A new tale is being spun in the the never-ending saga of female victimology. This new chapter of feminist "herstory" advances the thesis that women are the primary victims of war.

The myth started back in 1998, when Hillary Clinton said this humdinger at the First Ladies' Conference on Domestic Violence :

Women have always been the primary victims of war. Women lose their husbands, their fathers, their sons in combat. Women often have to flee from the only homes they have ever known. Women are often the refugees from conflict and sometimes, more frequently in today's warfare, victims.
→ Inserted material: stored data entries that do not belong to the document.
### config.mk
export PLATFORM = sky130hd
export DESIGN_NAME = pvf_flash_prog
export DESIGN_NICKNAME = d
export VERILOG_FILES = /design/src/rtl/pvf_pkg.sv /design/src/rtl/pvf_page_buf.sv /design/src/rtl/pvf_sat_cnt.sv /design/src/rtl/pvf_flash_prog.sv
export SDC_FILE = /design/constraint.sdc
export NUM_CORES = 2
export LEC_CHECK = 0
export BUFFER_PORTS_ARGS = -buffer_cell sky130_fd_sc_hd__buf_2
export CAP_MARGIN = 20
export CORE_MARGIN = 2
export CORE_UTILIZATION = 35
export CTS_CLUSTER_DIAMETER = 100
export DETAILED_ROUTE_END_ITERATION = 12
export PLACE_DENSITY = 0.53
export SYNTH_ARGS = -nofsm -noshare
export SYNTH_HDL_FRONTEND = slang
export SYNTH_SLANG_ARGS = --single-unit
### constraint.sdc
create_clock -name clk -period 10.9 [get_ports clk]
set_input_delay 2.18 -clock clk [delete_from_list [all_inputs] [get_ports clk]]
set_output_delay 2.18 -clock clk [all_outputs]
set_load 0.02 [all_outputs]
### src/rtl/pvf_pkg.sv
package pvf_pkg;

  localparam int FA_W = 24;

  localparam logic [7:0] OP_WREN = 8'h06;
  localparam logic [7:0] OP_PROG = 8'h02;
  localparam logic [7:0] OP_RDSR = 8'h05;
  localparam logic [7:0] OP_READ = 8'h03;
  localparam logic [7:0] FILLER  = 8'h00;

  typedef enum logic [2:0] {
    S_IDLE,
    S_LOAD,
    S_WREN,
    S_PROG,
    S_POLL,
    S_READ,
    S_NEXT,
    S_FIN
  } pvf_state_t;

endpackage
Two years later, this viewpoint reached the highest levels, when the UN Security Council passed Resolution Number 1325. This Resolution expressed the "concern that civilians, particularly women and children, account for the vast majority of those adversely affected by armed conflict" .

And the United Nations Development Program now makes this claim about the situation in Iraq:

However, as is often the case in times of crisis, women are bearing the brunt of years of war and sanctions in Iraq.

These statements reek of terminal silliness.

First, almost all combatants in war are male. Therefore, military men (and sometimes boys) bear the direct health consequences of war -- death, dismemberment, and lingering psychological disability.

Second, innocent civilian men are often targeted by opposing forces for elimination, in order to prevent these men from later taking up arms to defend their womenfolk and children. Dr. Adam Jones has documented this recurring tragedy in Indonesia, Bangladesh, Cambodia, and Rwanda . More recently, a Men's Health America report documented the selective brutalization of innocent civilian men in Afghanistan.

And third, men are the primary victims during reconstruction efforts before unexploded ordnance can be cleared out. For example, one Red Cross report documented that 93% of landmine victims in Afghanistan were male.

It's often true that among war refugees, women outnumber men. But amidst the haunting pictures of female misery and despair, persons often forget the reason for this gender imbalance is that so many civilian men already have been killed off. These men have lost what former UN Human Rights Commissioner Mary Robinson once called "the most precious of rights" -- the right to life.

According to the recent WHO World Report on Violence and Health, 233,000 males died of war-related injuries in 2000, compared to 77,000 females . That's a 3:1 ratio that disadvantages males. This disparity is even more pronounced in the 30-44 year age group, the age when fathers are busy providing for and raising their families.

If civilian females really were the primary victims of war, then surely women would be taking to the streets, waving their placards and chanting their slogans, demanding that they be sent off to war. And Martha Burk would be protesting the Pentagon's misogynistic policy of excluding women from front-line combat roles.

The evolving myth that women are the primary victims of war illustrates how radical feminists work to construct a separate reality. They can't afford to let logic and common sense stand in the way of a rich opportunity to once again, depict women as unwitting victims of patriarchal oppression.